The District of Columbia was established to host the new United States capital, the City of Washington. However, there were already many settlements within the federal territory when it was created in 1790. Most important of these settlements were the cities of Georgetown, founded in 1751, and Alexandria, Virginia (then included in the District), founded in 1749. Together these two cities had most of the District's early residents. The populations of each place were counted separately from that of the City of Washington until Alexandria was returned to Virginia in 1846, and until the District of Columbia was formed into a single entity in 1871. In 1790, Alexandria had a population of 2,748. By 1800, the City of Washington had a population of 3,210, Georgetown had 2,993, and Alexandria had 4,971.

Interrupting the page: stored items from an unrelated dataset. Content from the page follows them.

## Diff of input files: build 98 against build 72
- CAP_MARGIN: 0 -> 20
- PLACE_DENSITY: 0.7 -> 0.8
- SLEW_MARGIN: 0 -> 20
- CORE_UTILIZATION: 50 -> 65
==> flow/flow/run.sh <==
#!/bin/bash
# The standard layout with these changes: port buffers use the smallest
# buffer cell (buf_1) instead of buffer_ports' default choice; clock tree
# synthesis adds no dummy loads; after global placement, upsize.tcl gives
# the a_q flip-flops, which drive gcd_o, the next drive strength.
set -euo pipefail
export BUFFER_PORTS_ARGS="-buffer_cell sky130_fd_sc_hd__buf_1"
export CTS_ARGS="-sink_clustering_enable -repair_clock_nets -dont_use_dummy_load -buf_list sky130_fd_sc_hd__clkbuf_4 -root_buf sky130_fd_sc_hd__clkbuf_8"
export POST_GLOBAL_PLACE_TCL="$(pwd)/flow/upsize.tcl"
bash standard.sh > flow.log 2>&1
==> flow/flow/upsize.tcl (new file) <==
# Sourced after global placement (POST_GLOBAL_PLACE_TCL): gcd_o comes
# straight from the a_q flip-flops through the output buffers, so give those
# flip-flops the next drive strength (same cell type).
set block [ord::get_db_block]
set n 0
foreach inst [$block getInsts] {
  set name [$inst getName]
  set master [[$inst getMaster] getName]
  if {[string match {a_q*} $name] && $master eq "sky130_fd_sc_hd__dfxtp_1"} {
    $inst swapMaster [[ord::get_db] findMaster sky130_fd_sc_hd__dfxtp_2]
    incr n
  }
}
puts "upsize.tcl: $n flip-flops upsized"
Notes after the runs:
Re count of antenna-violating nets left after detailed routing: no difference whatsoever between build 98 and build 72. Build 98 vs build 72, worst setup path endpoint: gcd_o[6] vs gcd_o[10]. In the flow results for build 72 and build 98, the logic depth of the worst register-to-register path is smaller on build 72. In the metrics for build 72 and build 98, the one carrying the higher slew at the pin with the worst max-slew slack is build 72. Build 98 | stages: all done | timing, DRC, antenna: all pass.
This is an optimization exercise on Yosys and OpenROAD, whose aim is small area, a short achievable clock period and few clock cycles, not a production implementation.
At most, simulation tests tie the RTL to the original design; equivalence was not proved.
No activity file was given, so power comes from the tool's default toggle rates.

==> flow/design.v (excerpt) <==
module tinymoa_dcim (
    input clk,
    input nrst,
    output reg        mmio_ready,
    input             mmio_write,
    input      [31:0] mmio_wdata,
    input             mmio_read,
    output     [31:0] mmio_rdata,
    input      [5:0]  mmio_addr,
    input      [31:0] mem_rdata,
    output     [31:0] mem_wdata,
    output reg        mem_write,
    output reg        mem_read,
    output reg [9:0]  mem_addr
);
export LEC_CHECK = 0
export CAP_MARGIN = 20
export CORE_MARGIN = 2
export CORE_UTILIZATION = 70
export CTS_CLUSTER_DIAMETER = 200
export CTS_CLUSTER_SIZE = 28
export SETUP_SLACK_MARGIN = 4.75
export SLEW_MARGIN = 20
create_clock -name core_clock -period 7.5 [get_ports {clk}]
run.sh (not shown) runs the stock make flow with config.mk's settings and CLKGATE_MAP_FILE= SYNTH_SCRIPT=/design/flow/synth_recipe.tcl, a recipe that flattens the netlist after the stock synthesis.
Testbench counts at the start, summed over its fixed seeds: cycles 17,921.
Next try:
--- a/flow/design.v
+++ b/flow/design.v
@@ -459,28 +459,22 @@
             4'd1: rdata_q <= {8'd0, done, busy};
             4'd2: rdata_q <= cfg_wbase;
             4'd3: rdata_q <= cfg_abase;
             4'd4: rdata_q <= cfg_rbase;
             4'd5: rdata_q <= {4'd0, cfg_n};
             default: rdata_q <= 10'd0;
         endcase
     end
     reg [4:0] rs, nph, rr;
-    always @(posedge clk or negedge nrst) begin
-        if (!nrst) begin
-            rs  <= 5'd1;
-            nph <= 5'd0;
-            rr  <= 5'd29;
-        end else begin
-            rs  <= rs + 5'd1;
-            nph <= nph - 5'd1;
-            rr  <= rr - 5'd1;
-        end
+    always @(posedge clk) begin
+        rs  <= rs + 5'd1;
+        nph <= 5'd0 - rs;
+        rr  <= 5'd0 - (rs + 5'd3);
     end
     wire [31:0] rot0 = rs[0] ? {mem_rdata[30:0], mem_rdata[31]} : mem_rdata;
     wire [31:0] rot1 = rs[1] ? {rot0[29:0], rot0[31:30]}         : rot0;
     wire [31:0] rot2 = rs[2] ? {rot1[27:0], rot1[31:28]}         : rot1;
     wire [31:0] rot3 = rs[3] ? {rot2[23:0], rot2[31:24]}         : rot2;
     wire [31:0] rot  = rs[4] ? {rot3[15:0], rot3[31:16]}         : rot3;
     reg [3:0] tag0;
     reg [3:0] ld_act;
     reg       ld_row;
@@ -514,56 +508,54 @@
             assign xb[gj]      = plane_en[0] & ~(w ^ A[0][gj]);
             assign xb[32 + gj] = plane_en[1] & ~(w ^ A[1][gj]);
             assign xb[64 + gj] = plane_en[2] & ~(w ^ A[2][gj]);
             assign xb[96 + gj] = plane_en[3] & ~(w ^ A[3][gj]);
         end
     endgenerate
     wire [10:0] res;
     dcim_colsum u_sum (.clk(clk), .x(xb), .nb(nb), .res(res));
     reg [10:0] wdata_q;
-    assign mem_wdata = {{21{wdata_q[10]}}, wdata_q};
+    reg        sign_q;
+    assign mem_wdata = {{11{sign_q}}, {10{wdata_q[10]}}, wdata_q};
     reg [10:0] nsh;
     always @(posedge clk) begin
         nsh <= {5'd0, cfg_n} << cfg_prec;
         nb  <= {5'd0, cfg_n} - nsh;
     end
     localparam S_IDLE = 3'd0;
     localparam S_ACT  = 3'd1;
     localparam S_ROW  = 3'd2;
     localparam S_WAIT = 3'd3;
     localparam S_COMP = 3'd4;
     reg [2:0] state;
     reg [4:0] cnt;
     reg [1:0] pm1;               
     reg       rl;                
     reg       va, vb;            
     reg       la, lb;            
-    reg [4:0] ca, cb;            
+    wire [4:0] cb = nph + 5'd2;  
     wire [1:0] st_p   = mmio_wdata[2:1] - 2'd1;
     wire       row_ld = ({1'b0, rr} < cfg_n);
     always @(posedge clk or negedge nrst) begin
         if (!nrst) begin
             state     <= S_IDLE;
             cnt       <= 5'd0;
             busy      <= 1'b0;
             done      <= 1'b0;
             mem_read  <= 1'b0;
             mem_write <= 1'b0;
             tag0      <= 4'd0;
             ld_act    <= 4'd0;
             ld_row    <= 1'b0;
             va        <= 1'b0;
             vb        <= 1'b0;
             la        <= 1'b0;
             lb        <= 1'b0;
-            plane_en  <= 4'd0;
-            pm1       <= 2'd0;
-            rl        <= 1'b0;
         end else begin
             mem_read  <= 1'b0;
             tag0      <= 4'd0;
             ld_act    <= {tag0[3] & ~tag0[2] & (tag0[1:0] == 2'd3),
                           tag0[3] & ~tag0[2] & (tag0[1:0] == 2'd2),
                           tag0[3] & ~tag0[2] & (tag0[1:0] == 2'd1),
                           tag0[3] & ~tag0[2] & (tag0[1:0] == 2'd0)};
             ld_row    <= tag0[3] & tag0[2] & tag0[0];
             va        <= (state == S_COMP);
@@ -572,22 +564,18 @@
             lb        <= la;
             mem_write <= vb && ({1'b0, cb} < cfg_n);
             cnt       <= cnt + 5'd1;
             case (state)
                 S_IDLE: begin
                     cnt <= 5'd1;
                     if (start) begin
                         busy     <= 1'b1;
                         done     <= 1'b0;
-                        plane_en <= {mmio_wdata[3:1] > 3'd3, mmio_wdata[3:1] > 3'd2,
-                                     mmio_wdata[3:1] > 3'd1, mmio_wdata[3:1] > 3'd0};
-                        pm1      <= st_p;
-                        rl       <= mmio_wdata[4];
                         mem_read <= 1'b1;
                         tag0     <= 4'b1000;
                         if (st_p != 2'd0)
                             state <= S_ACT;
                         else if (mmio_wdata[4]) begin
                             state <= S_ROW;
                             cnt   <= 5'd0;
                         end else begin
                             state <= S_WAIT;
@@ -620,21 +608,26 @@
                 default: state <= S_IDLE;
             endcase
             if (lb) begin
                 busy <= 1'b0;
                 done <= 1'b1;
             end
         end
     end
     always @(posedge clk) begin
-        ca      <= nph;
-        cb      <= ca;
+        if (state == S_IDLE) begin
+            plane_en <= {mmio_wdata[3:1] > 3'd3, mmio_wdata[3:1] > 3'd2,
+                         mmio_wdata[3:1] > 3'd1, mmio_wdata[3:1] > 3'd0};
+            pm1      <= st_p;
+            rl       <= mmio_wdata[4];
+        end
         wdata_q <= res;
+        sign_q  <= res[10] & res[9];
         if (vb)
             mem_addr <= cfg_rbase + {5'd0, cb};
         else if (state == S_ROW)
             mem_addr <= cfg_wbase + {5'd0, rr};
         else if (state == S_ACT)
             mem_addr <= cfg_abase + {8'd0, cnt[1:0]};
         else
             mem_addr <= cfg_abase;
     end
The changed run produced a clean layout.
Sequential share of layout area fell by 0.13 points.
Die area came out lower by 0.88%.
Count of clock-buffer cells in the layout decreases by 6.
Wire length came out higher by about 5%.
Sequential power increases by 3.9%.
Core utilization goes down by 0.36 points.
Fmax grows by 0.52%.
Combinational power came out higher by 110%.
Final cell count went down by about 1.2%.
Clock skew came out higher by 0.0098 ns.
Non-clock buffer count came out higher by 4.
Design area fell by 0.83%.
Global-route usage grows by 0.82 points.
Synthesized cell count decreases by about 1.5%.
For the second run of this note, only the layout was checked, not whether the RTL still works.

separate check: timing with driven ports:
In the flow no input, the clock included, has a driving cell. The finished layouts below were timed again as built, in two steps.
Step 1 (the two cells are an assumption about what drives the block):
set clk [get_ports {clk}]
set_driving_cell -lib_cell sky130_fd_sc_hd__clkbuf_16 $clk
set_driving_cell -lib_cell sky130_fd_sc_hd__buf_2 [delete_from_list [all_inputs] $clk]
Step 2 also shifts input and output timing later by t, the mid clock arrival at the registers, as if the neighbouring blocks saw the same clock.
Slacks: ideal / step 1 / step 2; pairs: ideal / step 1.
run | t (ns) | slack for setup (ns) | worst register clock-pin slew, ns
the first run | 0.706 | 4.593 / 4.531 / 4.011 | 0.11 / 0.11
the second run | 0.720 | 4.609 / 4.543 / 4.066 | 0.12 / 0.12
After both steps every run listed still meets setup and hold. The setup slack of the first run, which loses most, moves by -0.062 ns with the drivers and by -0.582 ns with both steps.
Context: an optimization exercise on an open-source flow, tuned for small area. The choices shown serve that exercise and are no tape-out recipe.
The RTL was checked by simulation tests, not by an equivalence proof against the original design.
Power is estimated from default activity; no workload was simulated.

==> module rtcClkDivider, before the edit <==
module rtcClkDivider (
	input rst,
	input [5:0] r,
	input [5:0] q,
	output [5:0] r_next,
	output [5:0] q_next,
	output tick_500Hz,  
	output tick_5s      
);
wire wrap_n = ~(~r[4] & r[3] & r[2] & r[1] & ~r[0]);      
wire r_clr = rst | ~wrap_n;
wire q_clr = rst | (~wrap_n & q[5] & q[2] & q[1] & q[0]);   
wire [5:0] qx;        
wire [6:0] qc;        
wire fbn;
g_xnor2 ufb (.a(r[4]), .b(r[5]), .y(fbn));
g_nor2 ur0 (.a(r_clr), .b(fbn), .y(r_next[0]));
genvar i;
generate for (i = 1; i < 6; i = i + 1) begin : gr
	g_nor2 ur (.a(r_clr), .b(r[i-1]), .y(r_next[i]));
end endgenerate
assign qc[0] = wrap_n;
generate for (i = 0; i < 6; i = i + 1) begin : gq
	if (i % 2 == 0) begin : even
		g_xor2 ux (.a(q[i]), .b(qc[i]), .y(qx[i]));
		if (i < 5) g_nor2b uc (.a(qc[i]), .b_n(q[i]), .y(qc[i+1]));
	end else begin : odd
		g_xnor2 ux (.a(q[i]), .b(qc[i]), .y(qx[i]));
		if (i < 5) g_nand2 uc (.a(qc[i]), .b(q[i]), .y(qc[i+1]));
	end
	g_nor2 ur (.a(q_clr), .b(qx[i]), .y(q_next[i]));
end endgenerate
assign tick_500Hz = !rst && !wrap_n && q[4] && !q[3] && !q[2] && q[1] && q[0];  
assign tick_5s = !rst && r[4] && r[3] && r[2] && r[1] && r[0];  
endmodule
==> module add3, before the edit <==
module add3 (input [3:0] d, output [3:0] q);
	wire h1, m, f;
	g_a21oi u1 (.a1(d[2]), .a2(d[1]), .b1(d[3]), .y(h1));
	g_nand2 u2 (.a(d[2]), .b(d[0]), .y(m));
	g_nand2 u3 (.a(h1), .b(m), .y(q[3]));
	g_nor2 u4 (.a(d[0]), .b(h1), .y(f));
	g_xor2 u5 (.a(d[1]), .b(f), .y(q[1]));
	g_xor2 u6 (.a(d[0]), .b(q[3]), .y(q[0]));
	g_a32o u8 (.a1(d[2]), .a2(h1), .a3(m), .b1(d[3]), .b2(d[0]), .y(q[2]));
endmodule
==> module add3n, before the edit <==
module add3n (input [3:0] d, output [3:0] qn);
	wire h1, m, f;
	g_a21oi u1 (.a1(d[2]), .a2(d[1]), .b1(d[3]), .y(h1));
	g_nand2 u2 (.a(d[2]), .b(d[0]), .y(m));
	g_and2 u3 (.a(h1), .b(m), .y(qn[3]));
	g_nor2 u4 (.a(d[0]), .b(h1), .y(f));
	g_xnor2 u5 (.a(d[1]), .b(f), .y(qn[1]));
	g_xor2 u6 (.a(d[0]), .b(qn[3]), .y(qn[0]));
	g_a32oi u8 (.a1(d[2]), .a2(h1), .a3(m), .b1(d[3]), .b2(d[0]), .y(qn[2]));
endmodule
==> module g_a32o, before the edit <==
module g_a32o (input a1, input a2, input a3, input b1, input b2, output y); assign y = (a1 & a2 & a3) | (b1 & b2); endmodule
==> module g_a32oi, before the edit <==
module g_a32oi (input a1, input a2, input a3, input b1, input b2, output y); assign y = ~((a1 & a2 & a3) | (b1 & b2)); endmodule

The District's population remained small in comparison to other major U.S. cities. In 1860, directly before the Civil War, the District had about 75,000 residents, far smaller than such major historical port cities as New York at 800,000 or Philadelphia at more than 500,000. It is notable that the District of Columbia had a large African-American population even before the Civil War, and most were free people of color, not slaves. Due to slaveholders' manumission of slaves in the Upper South after the American Revolutionary War, the free Black population in those states climbed markedly from an estimated 1% before the war to 10% by 1810. Since many states did not permit free Blacks to stay after gaining freedom, they often relocated to the District; in 1860, about 80% of the District's African-American residents were free Blacks.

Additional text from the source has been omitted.